A 'safe hospital' is an facility whose services remain accessible and functioning at maximum capacity and within the same infrastructure immediately following a natural disaster. The term 'safe hospital' encompasses all health facilities, regardless of their level of complexity. A hospital is 'safe' when it enjoys the highest level of protection possible, when access routes to the health facility are open and when the water supply and electric power and telecommunications can continue supplying the health facility, thus guaranteeing continuity of operations and the ability to absorb the additional demand for medical care.
What are the objectives of a 'safe hospitals' program?
- To develop national policies and regulations on making hospitals safe from disasters.
- To protect the lives of the occupants of a hospital or health facility.
- To protect the economic investment as well as the functionality of both new facilities and those identified as priorities within the health services network.
- To compile, organize and monitor the implementation of policies and national and international regulations on safe hospitals.
What strategies guide a 'safe hospitals' program?
Lobby with decision makers to incorporate a 'safe hospitals' program in ministries of health and other institutions that contribute to this goal, as well as in subregional integration organizations (SICA, the Central American Integration System; CAN, the Andean Community; and CARICOM, the Caribbean Community).

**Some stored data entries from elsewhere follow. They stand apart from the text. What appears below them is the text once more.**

$ cat src/rtl/counter_ud_step.sv
// Next-count computation for one enabled step of the modulus counter.
// Purely combinational; flags describe what the step would do if taken.
module counter_ud_step
  import counter_pkg::*;
#(
  parameter int unsigned WIDTH = 4
) (
  input  logic [WIDTH-1:0] i_count,
  input  logic [WIDTH-1:0] i_step,
  input  logic [WIDTH-1:0] i_max,
  input  logic             i_down,
  input  cnt_mode_e        i_mode,
  output logic [WIDTH-1:0] o_next,
  output logic             o_wrap,
  output logic             o_sat
);

  localparam int unsigned XW = WIDTH + 1;

  logic [XW-1:0] w_cnt_x;
  logic [XW-1:0] w_max_x;
  logic [XW-1:0] w_mod;
  logic [XW-1:0] w_step_x;
  logic [XW-1:0] w_s;
  logic [XW-1:0] w_sum;
  logic [XW-1:0] w_sum_wrap;
  logic [XW-1:0] w_diff;
  logic [XW-1:0] w_diff_wrap;

  // Work one bit wider so max+1 and count+step never overflow.
  assign w_cnt_x     = XW'(i_count);
  assign w_max_x     = XW'(i_max);
  assign w_mod       = w_max_x + XW'(1);
  assign w_step_x    = XW'(i_step);
  assign w_s         = (w_step_x > w_mod) ? w_mod : w_step_x;
  assign w_sum       = w_cnt_x + w_s;
  assign w_sum_wrap  = w_sum - w_mod;
  assign w_diff      = w_cnt_x - w_s;
  assign w_diff_wrap = w_cnt_x + w_mod - w_s;

  always_comb begin
    o_next = i_count;
    o_wrap = 1'b0;
    o_sat  = 1'b0;
    if (w_s != '0) begin
      if (i_count > i_max) begin
        // Modulus was lowered under the count: pull back silently.
        o_next = i_max;
      end else if (!i_down) begin
        if (w_sum <= w_max_x) begin
          o_next = WIDTH'(w_sum);
        end else if (i_mode == MODE_WRAP) begin
          o_next = WIDTH'(w_sum_wrap);
          o_wrap = 1'b1;
        end else begin
          o_next = i_max;
          o_sat  = 1'b1;
        end
      end else begin
        if (w_s <= w_cnt_x) begin
          o_next = WIDTH'(w_diff);
        end else if (i_mode == MODE_WRAP) begin
          o_next = WIDTH'(w_diff_wrap);
          o_wrap = 1'b1;
        end else begin
          o_next = '0;
          o_sat  = 1'b1;
        end
      end
    end
  end

endmodule : counter_ud_step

Identify other sectors involved in safeguarding health facilities from disasters (drinking water, electric power, finance, disaster response committees, communications media, etc.) and involve them in joint technical and outreach activities.
Develop scientific and academic programs and activities on safe hospitals in universities, research centers, professional associations related to the construction and operation of hospitals.

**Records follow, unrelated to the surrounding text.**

--- config.mk ---
export PLATFORM = sky130hd
export DESIGN_NAME = inst_fetch_queue
export DESIGN_NICKNAME = d
export VERILOG_FILES = /design/src/rtl/inst_fetch_queue.sv
export SDC_FILE = /design/constraint.sdc
export NUM_CORES = 1
export LEC_CHECK = 0
export ABC_AREA = 1
export CAP_MARGIN = 30
export CELL_PAD_IN_SITES_DETAIL_PLACEMENT = 0
export CELL_PAD_IN_SITES_GLOBAL_PLACEMENT = 1
export CORE_MARGIN = 1
export CORE_UTILIZATION = 48
export CTS_CLUSTER_SIZE = 40
export DETAILED_ROUTE_END_ITERATION = 12
export PLACE_DENSITY_LB_ADDON = 0.1
export SYNTH_ARGS = -nofsm -noshare
export SYNTH_HDL_FRONTEND = slang
export SYNTH_SLANG_ARGS = --single-unit
--- constraint.sdc ---
create_clock -name clk_in -period 11.6 [get_ports clk_in]
set_input_delay 2.32 -clock clk_in [delete_from_list [all_inputs] [get_ports clk_in]]
set_output_delay 2.32 -clock clk_in [all_outputs]
set_load 0.1 [all_outputs]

Incorporate criteria for the protection of health facility into health investment projects so they serve as technical guidelines for incorporating risk mitigation in new health facilities. Include reference to these criteria the solicitation of bids on design, construction and operation of health facilities.
Establish and implement independent mechanisms for control and supervision of projects, with the intervention of skilled professionals that work in coordination with the team executing the project.

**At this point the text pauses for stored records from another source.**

### config.mk
export PLATFORM = sky130hd
export DESIGN_NAME = fault_inject_memory_flat
export DESIGN_NICKNAME = d
export VERILOG_FILES = /design/src/rtl/mbist_pkg.sv /design/src/rtl/fault_inject_memory_if.sv /design/src/rtl/fault_inject_memory_fault_table.sv /design/src/rtl/fault_inject_memory.sv /design/src/flat_wrapper.sv
export SDC_FILE = /design/constraint.sdc
export NUM_CORES = 1
export LEC_CHECK = 0
export ABC_AREA = 0
export BUFFER_PORTS_ARGS = -buffer_cell sky130_fd_sc_hd__clkbuf_2
export CAP_MARGIN = 30
export CORE_UTILIZATION = 60
export DETAILED_ROUTE_END_ITERATION = 10
export PLACE_DENSITY = 0.88
export SLEW_MARGIN = 20
export SYNTH_ARGS = -nofsm -noshare
export SYNTH_HDL_FRONTEND = slang
export SYNTH_SLANG_ARGS = --single-unit
export TNS_END_PERCENT = 1
### constraint.sdc
create_clock -name clk -period 4.25 [get_ports clk]
set_input_delay 0.6375 -clock clk [delete_from_list [all_inputs] [get_ports clk]]
set_output_delay 0.6375 -clock clk [all_outputs]
set_load 0.02 [all_outputs]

Mobilize the national and regional technical capacity in safe hospitals including WHO Collaborating Centers and the Disaster Mitigation Advisory Group (DiMAG).
How can we reduce the vulnerability of health facilities?
The vulnerability of a health facility and the health services network in general can be reduced by carrying out a functional diagnosis, identifying priorities components, including aspects of vulnerability and risk reduction in national processes of accreditation, certification and licensing in the health facilities and ensuring the availability of essential resources for the hospital's response in disasters.
What else should be included in a 'safe hospitals' program?
- Strengthening emergency preparedness and disaster relief through preparedness efforts and updating national, local and hospital plans for disasters.
- Training the health workforce and those from other sectors in order to strengthen the response capacity of health facilities.
- Ensuring the availability of essential resources for the hospital disaster response.
What kind of follow-up is needed?
- Once the criteria, goals, and indicators are defined, 'safe' hospitals can serve as a model.
- The designation of 'model' safe hospitals will provide an incentive for establishing a safe hospitals program and working to achieve its achievable goals.
- The experiences and lessons learned from this process must be documented and shared at the global level.